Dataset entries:
=== Section Start ===
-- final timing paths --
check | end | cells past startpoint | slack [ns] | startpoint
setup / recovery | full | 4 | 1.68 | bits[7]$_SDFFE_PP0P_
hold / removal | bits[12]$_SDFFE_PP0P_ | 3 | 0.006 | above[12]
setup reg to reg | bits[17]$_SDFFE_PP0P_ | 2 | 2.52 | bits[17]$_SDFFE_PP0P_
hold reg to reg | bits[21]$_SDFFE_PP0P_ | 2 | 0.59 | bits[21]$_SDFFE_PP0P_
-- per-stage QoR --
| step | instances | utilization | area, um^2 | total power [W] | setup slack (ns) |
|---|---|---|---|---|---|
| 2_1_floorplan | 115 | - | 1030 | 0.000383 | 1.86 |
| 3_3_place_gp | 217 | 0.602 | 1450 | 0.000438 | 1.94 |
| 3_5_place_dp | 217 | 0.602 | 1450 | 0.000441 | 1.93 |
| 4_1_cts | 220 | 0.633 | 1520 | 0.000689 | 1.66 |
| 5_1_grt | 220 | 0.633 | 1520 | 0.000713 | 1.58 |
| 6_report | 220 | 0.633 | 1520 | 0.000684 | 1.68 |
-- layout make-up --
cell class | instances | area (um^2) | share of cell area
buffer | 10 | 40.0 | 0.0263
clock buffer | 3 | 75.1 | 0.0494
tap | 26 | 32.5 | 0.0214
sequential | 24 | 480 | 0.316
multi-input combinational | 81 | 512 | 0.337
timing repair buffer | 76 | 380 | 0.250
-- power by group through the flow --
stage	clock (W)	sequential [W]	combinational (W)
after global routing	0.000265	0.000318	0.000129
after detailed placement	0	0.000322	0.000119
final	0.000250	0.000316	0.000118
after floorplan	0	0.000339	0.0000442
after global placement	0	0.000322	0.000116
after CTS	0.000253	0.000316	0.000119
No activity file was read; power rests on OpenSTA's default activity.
$ cat src/design/tetris_pkg.sv
package tetris_pkg;

	localparam int BOARD_ROWS = 24;
	localparam int BOARD_COLS = 24;
	localparam int ROW_W      = 5;
	localparam int SCORE_W    = 16;

	// bit c is column c
	typedef logic [BOARD_COLS-1:0] row_bits_t;

	typedef enum logic [2:0] {
		SHAPE_SQUARE,
		SHAPE_HBAR,
		SHAPE_VBAR,
		SHAPE_TEE,
		SHAPE_ELL
	} shape_e;

	typedef struct packed {
		shape_e           shape;
		logic [ROW_W-1:0] row;
		logic [ROW_W-1:0] col;
	} piece_t;

	typedef struct packed {
		logic landed;
		logic blocked_left;
		logic blocked_right;
		logic off_board;
	} piece_flags_t;

	// what one board row receives each cycle
	typedef struct packed {
		row_bits_t set;
		logic      lock;
		logic      shift;
		logic      wipe;
	} row_ctl_t;

	typedef enum logic [1:0] {
		OP_NOP,
		OP_LOCK,
		OP_WIPE
	} opcode_e;

	typedef enum logic [1:0] {
		CLR_IDLE,
		CLR_SCAN,
		CLR_SHIFT
	} clr_state_e;

	localparam logic [7:0] REG_PIECE    = 8'h00;
	localparam logic [7:0] REG_CMD      = 8'h04;
	localparam logic [7:0] REG_STATUS   = 8'h08;
	localparam logic [7:0] REG_SCORE    = 8'h0C;
	localparam logic [7:0] REG_ROW_BASE = 8'h40; // row r at base + 4r

endpackage

$ cat src/design/line_clear_ctrl.sv
`timescale 1ns/1ps

module line_clear_ctrl import tetris_pkg::*; (
	input  logic                  ADDR,
	input  logic                  rst_n,
	input  logic                  start,
	input  logic                  wipe,
	input  logic [BOARD_ROWS-1:0] full,
	output logic [BOARD_ROWS-1:0] shift,
	output logic                  busy,
	output logic [SCORE_W-1:0]    score
);

	clr_state_e       state;
	logic [ROW_W-1:0] target;
	logic [ROW_W-1:0] lowest;

	// row 0 is the top, so the highest index wins
	always_comb begin
		lowest = '0;
		for (int r = 0; r < BOARD_ROWS; r++)
			if (full[r])
				lowest = ROW_W'(r);
	end

	always_ff @(posedge ADDR) begin
		if (!rst_n) begin
			state <= CLR_IDLE;
			score <= '0;
		end else begin
			case (state)
				CLR_IDLE:  if (start) state <= CLR_SCAN;
				CLR_SCAN:  state <= (|full) ? CLR_SHIFT : CLR_IDLE;
				CLR_SHIFT: state <= CLR_SCAN;
				default:   state <= CLR_IDLE;
			endcase

			if (wipe)
				score <= '0;
			else if (state == CLR_SHIFT)
				score <= score + 1'b1; // one point per removed row
		end
	end

	always_ff @(posedge ADDR) begin
		if (state == CLR_SCAN)
			target <= lowest;
	end

	// target row and everything above it move down one
	always_comb begin
		for (int r = 0; r < BOARD_ROWS; r++)
			shift[r] = (state == CLR_SHIFT) && (ROW_W'(r) <= target);
	end

	assign busy = (state != CLR_IDLE);

	a_score_src: assert property (@(posedge ADDR) disable iff (!rst_n)
		(score != $past(score)) |-> ($past(state) == CLR_SHIFT || $past(wipe)))
		else $error("score moved outside a row shift or wipe");

endmodule

$ cat config.mk
export PLATFORM = sky130hd
export DESIGN_NAME = line_clear_ctrl
export DESIGN_NICKNAME = d
export VERILOG_FILES = /design/src/design/tetris_pkg.sv /design/src/design/line_clear_ctrl.sv
export SDC_FILE = /design/constraint.sdc
export NUM_CORES = 1
export LEC_CHECK = 0
export BUFFER_PORTS_ARGS = -buffer_cell sky130_fd_sc_hd__buf_2
export CORE_UTILIZATION = 35
export CTS_CLUSTER_DIAMETER = 100
export DETAILED_ROUTE_END_ITERATION = 16
export GPL_TIMING_DRIVEN = 0
export PLACE_DENSITY = 0.73
export SLEW_MARGIN = 10
export SYNTH_ARGS = -nofsm -noshare
export SYNTH_HDL_FRONTEND = slang
export SYNTH_SLANG_ARGS = --single-unit
$ cat constraint.sdc
create_clock -name ADDR -period 1.69 [get_ports ADDR]
set_clock_uncertainty 0.15 [all_clocks]
set_input_delay 0.169 -clock ADDR [delete_from_list [all_inputs] [get_ports ADDR]]
set_output_delay 0.169 -clock ADDR [all_outputs]
set_load 0.01 [all_outputs]
==> results by group <==
GRT
  – Maximum number of pins on one net before global-route repair: 14
  – Initial antenna violation count: 0
  – Tot GR Track Use: 15.1%
  – Global-route met2 utilization: 23.7%
  – Met3 usage: 2.23%
  – Vias in the first global route: 1294
  – Most Crowded Layer GR: met2
  – First-pass GRT wire length: 5370 um
  – GR Overflow Total: 0
  – Met1 Use GR: 21.2%

Clocking
  – Root Buffer: clkbuf_8
  – Clk sinks: 23
  – Worst-Skew Late Latency: 0.26 ns
  – Worst-path clk slew: 0.07 ns
  – CTS buffer count: 3
  – CTS HTree Levels: 1
  – Clock Tree Buf Depth: 2
  – CTS tree: built

Floorplan
  – IO Pins: 69
  – Area of the core: 0.00400 sq mm
  – Die Area: 0.00445 sq mm
  – Die width: 66.7 um
  – Die Ht: 66.7 um
  – Num rows: 23
  – Starting Density: 36.6%

Pwr
  – Clk network pwr share: 29.8%
  – P_sw: 0.287 mW
  – Reg power frac: 52.0%
  – Power per Cell Area: 523 mW/mm^2
  – Logic pwr share: 18.2%
  – Leak pwr: 0.985 nW
  – Int Pwr: 0.824 mW
  – VDD IR max: 0.000245 V
  – Sw Share: 25.8%

Layout
  – Layout cells sized above 1: 44.4%
  – Design area: 0.00212 sq mm
  – Area of the multi-input gates: 973 sq um
  – Layout area overhead: 44.8%
  – Diodes inserted: 0
  – Most frequent cells in the layout: 69 x buf_2, 33 x nor2_1, 15 x inv_1
  – Fillers: 389
  – Commonest non-fill, non-tap cell in the layout: buf_2
  – Register Area: 520 sq um
  – Nets: 300

Setup path
  – Worst-path maximum fanout: 4
  – Crit Path Category: flip-flop to output port
  – WP data required: 1.37 ns
  – Critical path arrival: 1.35 ns
  – CP Launch Type: flip-flop
  – Crit path capture type: output port

Synth
  – Xor and xnor area share after synthesis: 7.17%
  – Cell variety after synth: 41
  – Main combinational cell family by area after synthesis: simple AND/OR/NAND/NOR gates
  – Post-synth EDFFs: 5
  – Synth top area share: 24.6%
  – Synth top area cells: dfxtp_1 25%, edfxtp_1 10%, nor2_1 10%, a21oi_1 6.1%, xnor2_1 4.2%
  – Post-synthesis compound-gate area fraction: 16.7%
  – Synth area leader: dfxtp_1
  – Post-synthesis sequential area ratio: 34.8%
  – Ys Warns: 0
  – Cells after Synth: 191
  – Post-synthesis cell area: 0.00147 sq mm
  – Syn Nets: 220
  – Mean instance size in the synthesized netlist: 7.67 sq um
  – Simple-gate share of the synthesized area: 33.5%
  – Top FF cell, synth: dfxtp_1
  – Post-synthesis adder-cell area fraction: 0.854%
  – Post-synth ARST share: 0%
  – Seq cells post-synth: 23
  – Mux share of post-synthesis cell area: 0.769%

Routing
  – Routed WL: 3560 um
  – Vias: 1614
  – Vias per cell: 5.04
  – First-pass DRT Iterations: 7
  – DRT iter0 DRCs: 66
  – Wire length per cell: 11.1 um
  – DR DRC count: 0
  – Post-route ant nets: 0

Place
  – Post-DP Area: 0.00187 sq mm
  – RD Place Congestion: 0.751
  – DP HPWL: 2670 um
  – Port Buffer Count: 68

Flow run
  – Max Cap Viol: 0

Timing
  – Slew margin rel.: 70.3%
  – Slew Limit Fails: 0
  – # setup viols final: 0
  – Worst hold slack: 0.00936 ns
  – RSZ-0062 raised after global routing: yes
  – Max Fclk: 0.600 GHz
  – Minimum clock period: 1.67 ns
  – Final hold viol count: 0
  – Worst Max-Slew Pin Slew: 0.445 ns
  – Final Cycle Share: 98.6%

Hold path
  – Worst min path class: input pin to flip-flop

Status
  – Outcome: finished clean
-- worst max-delay path, cell delays in order (launching register included) --
cell and delay [ns]:
edfxtp_1 0.46, buf_4 0.18, o31ai_4 0.24, a21oi_2 0.08, buf_2 0.14
-- worst paths after layout --
path | from | endpoint | slack (ns) | cells after the start
worst max-delay path | target[0]$_SDFFCE_PP1N_ | shift[9] | 0.02 | 4
worst min-delay path | rst_n | state[1]$_SDFFE_PN0P_ | 0.009 | 2
worst min register to register | state[0]$_SDFFE_PN0P_ | state[0]$_SDFFE_PN0P_ | 0.39 | 2
worst max register to register | score[0]$_SDFFE_PP0P_ | score[14]$_SDFFE_PP0P_ | 0.12 | 5
-- power by group through the flow --
| stage | clock [mW] | sequential, mW | combinational [mW] |
|---|---|---|---|
| finish | 0.331 | 0.578 | 0.202 |
| CTS | 0.350 | 0.582 | 0.172 |
| floorplan | 0 | 0.588 | 0.0890 |
| global placement | 0 | 0.590 | 0.167 |
| detailed placement | 0 | 0.590 | 0.169 |
| global route | 0.361 | 0.579 | 0.225 |
-- kinds of logic after synthesis --
| group | count (synthesis) |
|---|---|
| compound gates | 38 |
| xor+xnor | 12 |
| fa+ha+maj | 1 |
| buf+inv | 24 |
| flops | 23 |
| mux | 1 |
| simple gates | 92 |
-- area by class of cell --
type	count	area share (%)
repair buffers	77	19.1
clock buffers	3	1.95
flip-flops and latches	23	24.5
multi-input cells	144	45.9
well taps	50	2.95
plain buffers	6	2.30
clock inverters	1	0.236
inverters	16	3.07
-- sequential cells by signal (all words and copies together) (netlist names) --
name / flops
score: 16
state: 2
target: 5
-- through the flow --
stage	total power, mW	instances	setup WS [ns]	TNS, ns	utilization, %
2_1_floorplan	0.677	191	0.117	0	-
3_3_place_gp	0.757	309	0.0145	0	46.7
3_5_place_dp	0.759	309	-0.00629	-0.00677	46.7
4_1_cts	1.10	311	-0.00813	-0.0270	48.9
5_1_grt	1.16	320	-0.0395	-0.143	53.0
6_report	1.11	320	0.0243	0	53.0
-- cells in the mapped netlist (2+ instances only) --
library cell and n:
nand4_1 4, o21ai_0 4, or3_1 3, a21oi_1 18, nor4_1 4, nor2b_1 2, nor2_1 40, inv_1 16
nor3_1 8, edfxtp_1 5, nand2b_1 5, xor2_1 5, nand4_4 2, o31ai_1 2, xnor2_1 7, a211oi_1 3
a221oi_1 3, and3_1 2, nand3_1 6, nand2_1 9, dfxtp_1 18, clkbuf_1 6
-- routing by layer --
layer	part of all wire (%)	up-vias
met2	46	49
met1	49	730
met3	4.5	4
li1	-	831
met4	0.96	0
met5	0	-
-- repair_timing --
action                                 in CTS  in global routing
gates resized for setup                    17                 33
buffers inserted                            0                  9
endpoints found under the hold margin       0                  0
setup endpoints to repair                  24                 26
pin swaps                                   2                  5
hold buffers                                0                  0
No activity file was read; power rests on OpenSTA's default activity.
--- src/design/tetris_pkg.sv ---
package tetris_pkg;

	localparam int BOARD_ROWS = 24;
	localparam int BOARD_COLS = 24;
	localparam int ROW_W      = 5;
	localparam int SCORE_W    = 16;

	// bit c is column c
	typedef logic [BOARD_COLS-1:0] row_bits_t;

	typedef enum logic [2:0] {
		SHAPE_SQUARE,
		SHAPE_HBAR,
		SHAPE_VBAR,
		SHAPE_TEE,
		SHAPE_ELL
	} shape_e;

	typedef struct packed {
		shape_e           shape;
		logic [ROW_W-1:0] row;
		logic [ROW_W-1:0] col;
	} piece_t;

	typedef struct packed {
		logic landed;
		logic blocked_left;
		logic blocked_right;
		logic off_board;
	} piece_flags_t;

	// what one board row receives each cycle
	typedef struct packed {
		row_bits_t set;
		logic      lock;
		logic      shift;
		logic      wipe;
	} row_ctl_t;

	typedef enum logic [1:0] {
		OP_NOP,
		OP_LOCK,
		OP_WIPE
	} opcode_e;

	typedef enum logic [1:0] {
		CLR_IDLE,
		CLR_SCAN,
		CLR_SHIFT
	} clr_state_e;

	localparam logic [7:0] REG_PIECE    = 8'h00;
	localparam logic [7:0] REG_CMD      = 8'h04;
	localparam logic [7:0] REG_STATUS   = 8'h08;
	localparam logic [7:0] REG_SCORE    = 8'h0C;
	localparam logic [7:0] REG_ROW_BASE = 8'h40; // row r at base + 4r

endpackage

--- src/design/apb_game_regs.sv ---
`timescale 1ns/1ps

module apb_game_regs import tetris_pkg::*; (
	input  logic               ADDR,
	input  logic               rst_n,
	input  logic               psel,
	input  logic               penable,
	input  logic               pwrite,
	input  logic [7:0]         paddr,
	input  logic [31:0]        pwdata,
	output logic [31:0]        prdata,
	output logic               pready,
	output logic               pslverr,
	input  piece_flags_t       flags,
	input  logic               busy,
	input  logic [SCORE_W-1:0] score,
	input  row_bits_t          board [BOARD_ROWS],
	output piece_t             piece,
	output logic               lock,
	output logic               wipe,
	output logic               clear_start
);

	logic             access;
	logic             cmd_wr;
	logic             lock_ok;
	logic             lock_pend;
	logic             wipe_pend;
	opcode_e          op;
	logic [7:0]       row_off;
	logic [ROW_W-1:0] row_idx;

	assign access  = psel & penable;
	assign op      = opcode_e'(pwdata[1:0]);
	assign lock_ok = flags.landed & ~flags.off_board;
	// first access cycle of a command write
	assign cmd_wr  = access & pwrite & (paddr == REG_CMD) & ~lock_pend & ~wipe_pend;

	assign lock        = cmd_wr & (op == OP_LOCK) & lock_ok;
	assign wipe        = cmd_wr & (op == OP_WIPE);
	assign clear_start = lock;
	assign pslverr     = cmd_wr & (op == OP_LOCK) & ~lock_ok;

	// lock waits out the clear FSM, wipe takes one wait state
	assign pready = access & (lock_pend ? ~busy : (wipe_pend | ~(lock | wipe)));

	always_ff @(posedge ADDR) begin
		if (!rst_n) begin
			piece     <= '0;
			lock_pend <= 1'b0;
			wipe_pend <= 1'b0;
		end else begin
			if (access && pwrite && paddr == REG_PIECE) begin
				piece.shape <= shape_e'(pwdata[2:0]);
				piece.row   <= pwdata[12:8];
				piece.col   <= pwdata[20:16];
			end
			if (lock)
				lock_pend <= 1'b1;
			else if (lock_pend && pready)
				lock_pend <= 1'b0;
			wipe_pend <= wipe;
		end
	end

	assign row_off = paddr - REG_ROW_BASE;
	assign row_idx = row_off[6:2];

	always_comb begin
		prdata = '0;
		case (paddr)
			REG_PIECE:  prdata = {11'd0, piece.col, 3'd0, piece.row, 5'd0, piece.shape};
			REG_STATUS: prdata = {27'd0, busy, flags};
			REG_SCORE:  prdata = {{(32-SCORE_W){1'b0}}, score};
			default: begin
				if (paddr >= REG_ROW_BASE && row_off < 8'(BOARD_ROWS * 4))
					prdata = {8'd0, board[row_idx]};
			end
		endcase
	end

	a_lock_starts: assert property (@(posedge ADDR) disable iff (!rst_n)
		lock |=> busy)
		else $error("clear FSM did not start after an accepted lock");

endmodule

--- config.mk ---
export PLATFORM = sky130hd
export DESIGN_NAME = apb_game_regs
export DESIGN_NICKNAME = d
export VERILOG_FILES = /design/src/design/tetris_pkg.sv /design/src/design/apb_game_regs.sv
export SDC_FILE = /design/constraint.sdc
export NUM_CORES = 1
export LEC_CHECK = 0
export ABC_AREA = 1
export BUFFER_PORTS_ARGS = -buffer_cell sky130_fd_sc_hd__buf_2
export CAP_MARGIN = 20
export CORE_AREA = 3 3 266 268
export CTS_BUF_LIST = sky130_fd_sc_hd__clkbuf_4 sky130_fd_sc_hd__clkbuf_8
export DETAILED_ROUTE_END_ITERATION = 8
export DIE_AREA = 0 0 269 271
export RECOVER_POWER = 25
export SLEW_MARGIN = 20
export SYNTH_ARGS = -nofsm -noshare
export SYNTH_HDL_FRONTEND = slang
export SYNTH_SLANG_ARGS = --single-unit
--- constraint.sdc ---
create_clock -name ADDR -period 3.1 [get_ports ADDR]
set_clock_uncertainty 0.2 [all_clocks]
set_input_delay 0.465 -clock ADDR [delete_from_list [all_inputs] [get_ports ADDR]]
set_output_delay 0.465 -clock ADDR [all_outputs]
set_load 0.02 [all_outputs]
**config.mk**
```make
export PLATFORM = sky130hd
export DESIGN_NAME = afu_err_top
export DESIGN_NICKNAME = d
export VERILOG_FILES = /design/src/logic/afu_err_pkg.sv /design/src/logic/afu_err_top.sv /design/src/logic/mmio_resp_arbiter.sv /design/src/logic/mmio_regs.sv /design/src/logic/error_control.sv /design/src/logic/error_collector.sv
export VERILOG_INCLUDE_DIRS = /design/src /design/src/logic
export SDC_FILE = /design/constraint.sdc
export NUM_CORES = 1
export LEC_CHECK = 0
export BUFFER_PORTS_ARGS = -buffer_cell sky130_fd_sc_hd__buf_2
export CAP_MARGIN = 40
export CORE_MARGIN = 4
export CORE_UTILIZATION = 24
export CTS_BUF_LIST = sky130_fd_sc_hd__clkbuf_16
export DETAILED_ROUTE_END_ITERATION = 10
export GPL_TIMING_DRIVEN = 0
export PLACE_DENSITY = 0.53
export SETUP_SLACK_MARGIN = 0.1
export SLEW_MARGIN = 20
export SYNTH_ARGS = -nofsm -noshare
export SYNTH_HDL_FRONTEND = slang
export SYNTH_SLANG_ARGS = --single-unit
```
**constraint.sdc**
```tcl
create_clock -name clock -period 4.7 [get_ports clock]
set_input_delay 0.94 -clock clock [delete_from_list [all_inputs] [get_ports clock]]
set_output_delay 0.94 -clock clock [all_outputs]
set_load 0.01 [all_outputs]
```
=== Section End ===
# EXERCISE DIRECTIONS:
Return each line from the entries above that includes "else".

# ANSWER AREA:
		end else begin
			else if (state == CLR_SHIFT)
		else $error("score moved outside a row shift or wipe");
		end else begin
			else if (lock_pend && pready)
		else $error("clear FSM did not start after an accepted lock");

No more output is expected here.